• WHAT YOU WILL DO
Reproduce precisely the lines of the listing below, starting with the line that contains "drive_above_1_share_pct=24.1" and stopping after the line that contains "5_1_grt,sync1_q[7],sync2_q[7],460,1"; include nothing else.

• DATA FOR THIS EXERCISE
--- src/rtl/avalon_slave_io.sv ---
// Avalon-MM slave register block: register file, GPIO latch, synchronised GPIO input
// with rising-edge capture, level interrupt, and write/read transaction counters.
module avalon_slave_io #(
    parameter int                  ADDR_SIZE     = 32,
    parameter int                  DATA_SIZE     = 32,
    parameter int                  REG_ADDR_BITS = 3,
    parameter logic [ADDR_SIZE-1:0] BASE_ADDR    = 32'h0000_0010,
    parameter int                  READ_LATENCY  = 1,
    parameter int                  GPIO_WIDTH    = 8,
    parameter logic [31:0]         ID_VALUE      = 32'hA5A5_0001
) (
    input  logic                  clk,
    input  logic                  reset,
    input  logic                  avslave_chipselect,
    input  logic                  avslave_read,
    input  logic                  avslave_write,
    input  logic [ADDR_SIZE-1:0]  avslave_address,
    input  logic [DATA_SIZE-1:0]  avslave_writedata,
    output logic [DATA_SIZE-1:0]  avslave_readdata,
    output logic                  avslave_readdatavalid,
    input  logic [GPIO_WIDTH-1:0] gpio_in,
    output logic [GPIO_WIDTH-1:0] gpio_out,
    output logic                  irq
);

    localparam logic [REG_ADDR_BITS-1:0] REG_DATA_OUT    = REG_ADDR_BITS'(0);
    localparam logic [REG_ADDR_BITS-1:0] REG_DATA_IN     = REG_ADDR_BITS'(1);
    localparam logic [REG_ADDR_BITS-1:0] REG_EDGE        = REG_ADDR_BITS'(2);
    localparam logic [REG_ADDR_BITS-1:0] REG_IRQ_MASK    = REG_ADDR_BITS'(3);
    localparam logic [REG_ADDR_BITS-1:0] REG_SCRATCH     = REG_ADDR_BITS'(4);
    localparam logic [REG_ADDR_BITS-1:0] REG_WRITE_COUNT = REG_ADDR_BITS'(5);
    localparam logic [REG_ADDR_BITS-1:0] REG_READ_COUNT  = REG_ADDR_BITS'(6);
    localparam logic [REG_ADDR_BITS-1:0] REG_ID          = REG_ADDR_BITS'(7);

    logic                     wr_strobe_q, wr_strobe_d;
    logic                     rd_strobe_q, rd_strobe_d;
    logic [GPIO_WIDTH-1:0]    data_out_q, data_out_d;
    logic [GPIO_WIDTH-1:0]    sync1_q, sync1_d;
    logic [GPIO_WIDTH-1:0]    sync2_q, sync2_d;
    logic [GPIO_WIDTH-1:0]    sync_prev_q, sync_prev_d;
    logic [GPIO_WIDTH-1:0]    edge_q, edge_d;
    logic [GPIO_WIDTH-1:0]    mask_q, mask_d;
    logic [DATA_SIZE-1:0]     scratch_q, scratch_d;
    logic [15:0]              write_count_q, write_count_d;
    logic [15:0]              read_count_q, read_count_d;
    logic                     irq_q, irq_d;
    logic [READ_LATENCY-1:0]  pipe_valid_q, pipe_valid_d;
    logic [DATA_SIZE-1:0]     pipe_data_q [READ_LATENCY];
    logic [DATA_SIZE-1:0]     pipe_data_d [READ_LATENCY];

    logic                     hit;
    logic                     wr_acc;
    logic                     rd_acc;
    logic [REG_ADDR_BITS-1:0] reg_idx;
    logic [GPIO_WIDTH-1:0]    edge_set;
    logic [GPIO_WIDTH-1:0]    edge_clr;
    logic [DATA_SIZE-1:0]     rd_mux;

    // One accept per strobe: the strobe must be low in the previous cycle. A read
    // that coincides with a write is dropped so the write wins.
    always_comb begin
        hit         = avslave_address[ADDR_SIZE-1:REG_ADDR_BITS] == BASE_ADDR[ADDR_SIZE-1:REG_ADDR_BITS];
        reg_idx     = avslave_address[REG_ADDR_BITS-1:0];
        wr_strobe_d = avslave_chipselect & avslave_write;
        rd_strobe_d = avslave_chipselect & avslave_read;
        wr_acc      = wr_strobe_d & hit & ~wr_strobe_q;
        rd_acc      = rd_strobe_d & ~avslave_write & hit & ~rd_strobe_q;
    end

    // NOTE: every variable in an always_comb gets a default first, so no path infers a latch.
    always_comb begin
        data_out_d    = data_out_q;
        mask_d        = mask_q;
        scratch_d     = scratch_q;
        write_count_d = write_count_q;
        read_count_d  = read_count_q;
        edge_clr      = '0;
        edge_set      = sync2_q & ~sync_prev_q;
        sync1_d       = gpio_in;
        sync2_d       = sync1_q;
        sync_prev_d   = sync2_q;

        if (wr_acc) begin
            write_count_d = write_count_q + 16'd1;
            case (reg_idx)
                REG_DATA_OUT: data_out_d = avslave_writedata[GPIO_WIDTH-1:0];
                REG_EDGE:     edge_clr   = avslave_writedata[GPIO_WIDTH-1:0];
                REG_IRQ_MASK: mask_d     = avslave_writedata[GPIO_WIDTH-1:0];
                REG_SCRATCH:  scratch_d  = avslave_writedata;
                default:      ;
            endcase
        end
        if (rd_acc) begin
            read_count_d = read_count_q + 16'd1;
        end

        // A capture arriving with a clear of the same bit survives.
        edge_d = (edge_q & ~edge_clr) | edge_set;
        irq_d  = |(edge_q & mask_q);
    end

    always_comb begin
        rd_mux = '0;
        case (reg_idx)
            REG_DATA_OUT:    rd_mux[GPIO_WIDTH-1:0] = data_out_q;
            REG_DATA_IN:     rd_mux[GPIO_WIDTH-1:0] = sync2_q;
            REG_EDGE:        rd_mux[GPIO_WIDTH-1:0] = edge_q;
            REG_IRQ_MASK:    rd_mux[GPIO_WIDTH-1:0] = mask_q;
            REG_SCRATCH:     rd_mux                 = scratch_q;
            REG_WRITE_COUNT: rd_mux[15:0]           = write_count_q;
            REG_READ_COUNT:  rd_mux[15:0]           = read_count_q;
            REG_ID:          rd_mux                 = DATA_SIZE'(ID_VALUE);
            default:         rd_mux                 = '0;
        endcase
    end

    // Read pipeline: stage 0 snapshots the register in the accept cycle; the last
    // stage is the readdata register and only reloads when a valid read reaches it.
    always_comb begin
        pipe_valid_d = (pipe_valid_q << 1) | READ_LATENCY'(rd_acc);
        pipe_data_d[0] = rd_mux;
        for (int k = READ_LATENCY - 1; k >= 1; k--) begin
            pipe_data_d[k] = pipe_data_q[k-1];
        end
        if (!pipe_valid_d[READ_LATENCY-1]) begin
            pipe_data_d[READ_LATENCY-1] = pipe_data_q[READ_LATENCY-1];
        end
    end

    // NOTE: state updates use non-blocking assignments so every flop samples pre-edge values.
    always_ff @(posedge clk) begin
        if (reset) begin
            wr_strobe_q   <= 1'b0;
            rd_strobe_q   <= 1'b0;
            data_out_q    <= '0;
            sync1_q       <= '0;
            sync2_q       <= '0;
            sync_prev_q   <= '0;
            edge_q        <= '0;
            mask_q        <= '0;
            scratch_q     <= '0;
            write_count_q <= '0;
            read_count_q  <= '0;
            irq_q         <= 1'b0;
            pipe_valid_q  <= '0;
            // NOTE: the small read pipeline is reset too, so a flushed read leaves readdata at 0.
            for (int k = 0; k < READ_LATENCY; k++) begin
                pipe_data_q[k] <= '0;
            end
        end else begin
            wr_strobe_q   <= wr_strobe_d;
            rd_strobe_q   <= rd_strobe_d;
            data_out_q    <= data_out_d;
            sync1_q       <= sync1_d;
            sync2_q       <= sync2_d;
            sync_prev_q   <= sync_prev_d;
            edge_q        <= edge_d;
            mask_q        <= mask_d;
            scratch_q     <= scratch_d;
            write_count_q <= write_count_d;
            read_count_q  <= read_count_d;
            irq_q         <= irq_d;
            pipe_valid_q  <= pipe_valid_d;
            for (int k = 0; k < READ_LATENCY; k++) begin
                pipe_data_q[k] <= pipe_data_d[k];
            end
        end
    end

    assign avslave_readdata      = pipe_data_q[READ_LATENCY-1];
    assign avslave_readdatavalid = pipe_valid_q[READ_LATENCY-1];
    assign gpio_out              = data_out_q;
    assign irq                   = irq_q;

endmodule

--- config.mk ---
export PLATFORM = sky130hd
export DESIGN_NAME = avalon_slave_io
export DESIGN_NICKNAME = d
export VERILOG_FILES = /design/src/rtl/avalon_slave_io.sv
export SDC_FILE = /design/constraint.sdc
export NUM_CORES = 1
export LEC_CHECK = 0
export ABC_CLOCK_PERIOD_IN_PS = 2830
export BUFFER_PORTS_ARGS = -buffer_cell sky130_fd_sc_hd__buf_2
export CAP_MARGIN = 20
export CORE_UTILIZATION = 50
export DETAILED_ROUTE_END_ITERATION = 16
export PLACE_DENSITY = 0.82
export SETUP_SLACK_MARGIN = 0.2
export SKIP_CTS_REPAIR_TIMING = 1
export SLEW_MARGIN = 15
export SYNTH_ARGS = -nofsm -noshare
export SYNTH_HDL_FRONTEND = slang
export SYNTH_SLANG_ARGS = --single-unit
--- constraint.sdc ---
create_clock -name clk -period 2.83 [get_ports clk]
set_input_delay 0.849 -clock clk [delete_from_list [all_inputs] [get_ports clk]]
set_output_delay 0.849 -clock clk [all_outputs]
set_load 0.01 [all_outputs]
==> results.ini <==
[setup_path]
endpoint_kind=register
path_cells=buf_2 -> nor4_4 -> and4_1 -> nand3_1 -> buf_4 -> or4_1 -> a21oi_1
cpMaxStageDelayCell=or4_1
crit-reg2reg-launch=write_count_q[0]
r2r_cells=5
worst_setup_path_start_kind=input port
cp_max_fo=8
r2r-end=write_count_q[10]
reg2reg_slack_ps=750
cp.arrival_ps=2720
max_stage_delay_ps=500
required_ps=3190
crit_type=input port to register
crit_end=write_count_q[15]
crit_start=avslave_address[23]

[floorplanning]
start_util_pct=52.2
num_rows=40
dieArea_um2=13300
core_area_um2=12300
die_h_um=115
io_pins=119
die_x_um=115

[outcome]
status=complete, no violations

[yosys]
synth-edff-count=0
syn_nets=817
yosys_warnings=0
synthDistinctLibCells=51
synth_ff_type=dfxtp_1
synth_most_common_cell=dfxtp_1
synth_area_um2=6400
synth.avg_cell_area_um2=8.67
synth.cells.most_frequent=dfxtp_1, nand2_1, a21oi_1
synth_top_area_cell=dfxtp_1
ys_seq_area_share_pct=46.3
synthArstFlopShare_pct=0
synthTopCellsByArea=dfxtp_1, a21oi_1, nand2_1
synthCells=738
synth-seq-cells=148
synth.top_cell.area_share_pct=46.3

[timing]
fin_ws_ps=462
grt_setup_unrepaired=false
fin_worst_skew_ps=5.05
setup_viol=0
worst_slew_pin_slew_ps=562
period_minus_slack_ps=2370
fmax_ghz=0.422
finalMaxSlewViolations=0
relSlewSlack_pct=62.2
post-route-period-util_pct=83.7
fin_tns_setup_ps=0
finalHoldViolations=0

[clocking]
cts_tree=done
clockRootBuffer=clkbuf_16
clock_sinks=148
cts_buffer_depth=2
numCtsBuffers=17
clk_latency_ps=430
htree_levels=4
clk_pin_slew_ps=60

[drt]
via_per_inst=5.66
wl_um=16700
num_vias=5905
wl_per_cell_um=16.0
antenna_left=0
drt-initial-drc-count=518
post-route-drc-count=0
first_pass_iters=5

[placement]
dp_hpwl_um=11900
gp_congestion=0.886
dp_cells=1011
port-buffer-count=118
place_ws_ps=72.7

[grt]
grt_overflow=0
grt_usage_pct=26.7
grt_pass1_vias=5618
grt_pass1_wl_um=27300
antenna_found_initial=0
grt_max_degree=43

[power]
cellLeakagePower_uw=0.00293
ir_worst_vdd_mv=0.532
p_total_uw=4570
p_per_area_nw_per_um2=577

[final_layout]
final_cells=1043
diodes=0
area_delta_synth_final_pct=23.9
fin_nets=941
drive_above_1_share_pct=24.1

[flow_run]
max_cap_viol_count=0

[hold_path]
hp-class=register to register

## worst min path at each step
stage,start,to,slack (ps),cells after the start
2_1_floorplan,sync1_q[0],sync2_q[0],410,1
3_3_place_gp,sync1_q[5],sync2_q[5],420,1
3_5_place_dp,sync1_q[5],sync2_q[5],420,1
4_1_cts,sync1_q[5],sync2_q[5],430,1
5_1_grt,sync1_q[7],sync2_q[7],460,1
6_report,sync1_q[5],sync2_q[5],430,1
## cells in the final DEF (no fill, tap or decap), types with 5 or more instances in the layout
cell / Yosys / layout
dfxtp_1: 148 / 148
nand2_1: 125 / 125
buf_2: 3 / 117
a21oi_1: 94 / 94
buf_4: 0 / 38
nor2b_1: 35 / 35
nand3_1: 33 / 32
nor2_1: 30 / 30
o21ai_0: 26 / 26
mux2i_1: 25 / 25
o31ai_1: 19 / 19
clkbuf_16: 0 / 17
nand2b_1: 14 / 14
nand3b_1: 13 / 13
or4_1: 12 / 12
a311oi_1: 10 / 10
and4_1: 9 / 9
nor4_4: 7 / 7
nand4_1: 7 / 7
or3_1: 6 / 6
nor4_1: 6 / 6
xnor2_1: 6 / 6
inv_1: 5 / 5
a22oi_1: 5 / 5
clkinvlp_4: 0 / 5
## state kept, by name, summed over array words and instances (netlist names)
| name | flops |
|---|---|
| irq | 1 |
| write_count_q | 16 |
| sync_prev_q | 8 |
| pipe_data_q | 32 |
| edge_q | 8 |
| scratch_q | 32 |
| rd_strobe_q | 1 |
| gpio_out | 8 |
| read_count_q | 16 |
| mask_q | 8 |
| sync1_q | 8 |
| wr_strobe_q | 1 |
| avslave_readdatavalid | 1 |
| sync2_q | 8 |
## metrics by stage
| step | cell area, um2 | hold WS [ps] | utilization (%) |
|---|---|---|---|
| 4_1_cts | 7930 | 435 | 64.7 |
| 3_5_place_dp | 7340 | 420 | 59.9 |
| 6_report | 7930 | 432 | 64.7 |
| 5_1_grt | 7930 | 458 | 64.7 |
| 2_1_floorplan | 6400 | 414 | - |
| 3_3_place_gp | 7340 | 415 | 59.9 |
## routing by layer
layer,track usage (%),share of wire [%],vias up
met2,43.3,47,237
met4,13.4,3.3,0
met5,0,0,-
met1,33.4,42,2731
met3,6.27,7.0,42
li1,-,-,2895
## worst max-delay path: cells and delay by family
| family | cells | cell delay, ps |
|---|---|---|
| AOI/OAI and AO/OA | 1 | 160 |
| buffers and inverters | 2 | 360 |
| and+or+nand+nor | 4 | 1360 |
## power by group
group / internal (uW) / switching, uW / leakage [uW]
clock: 1340 / 869 / 0.000274
combinational: 107 / 140 / 0.00146
sequential: 2100 / 12.2 / 0.00120
total: 3550 / 1020 / 0.00293
## cell families after synthesis
group | synth area share (%)
AND/OR/NAND/NOR | 27.2
AO/OA/AOI/OAI | 17.1
flip-flops | 46.3
buffers and inverters | 3.46
multiplexers | 4.44
XOR/XNOR | 1.09
adder cells (fa/ha/maj) | 0.391
## area by class of cell
type,instances,area [um2]
fillers,1014,4330
multi-input cells,532,3220
flip-flops and latches,148,2960
repair buffers,158,931
clock buffers,20,457
well taps,168,210
clock inverters,12,130
inverters,5,18.8
Power figures use the tool's default switching activity.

• RESPONSE TO THE EXERCISE
drive_above_1_share_pct=24.1

[flow_run]
max_cap_viol_count=0

[hold_path]
hp-class=register to register

## worst min path at each step
stage,start,to,slack (ps),cells after the start
2_1_floorplan,sync1_q[0],sync2_q[0],410,1
3_3_place_gp,sync1_q[5],sync2_q[5],420,1
3_5_place_dp,sync1_q[5],sync2_q[5],420,1
4_1_cts,sync1_q[5],sync2_q[5],430,1
5_1_grt,sync1_q[7],sync2_q[7],460,1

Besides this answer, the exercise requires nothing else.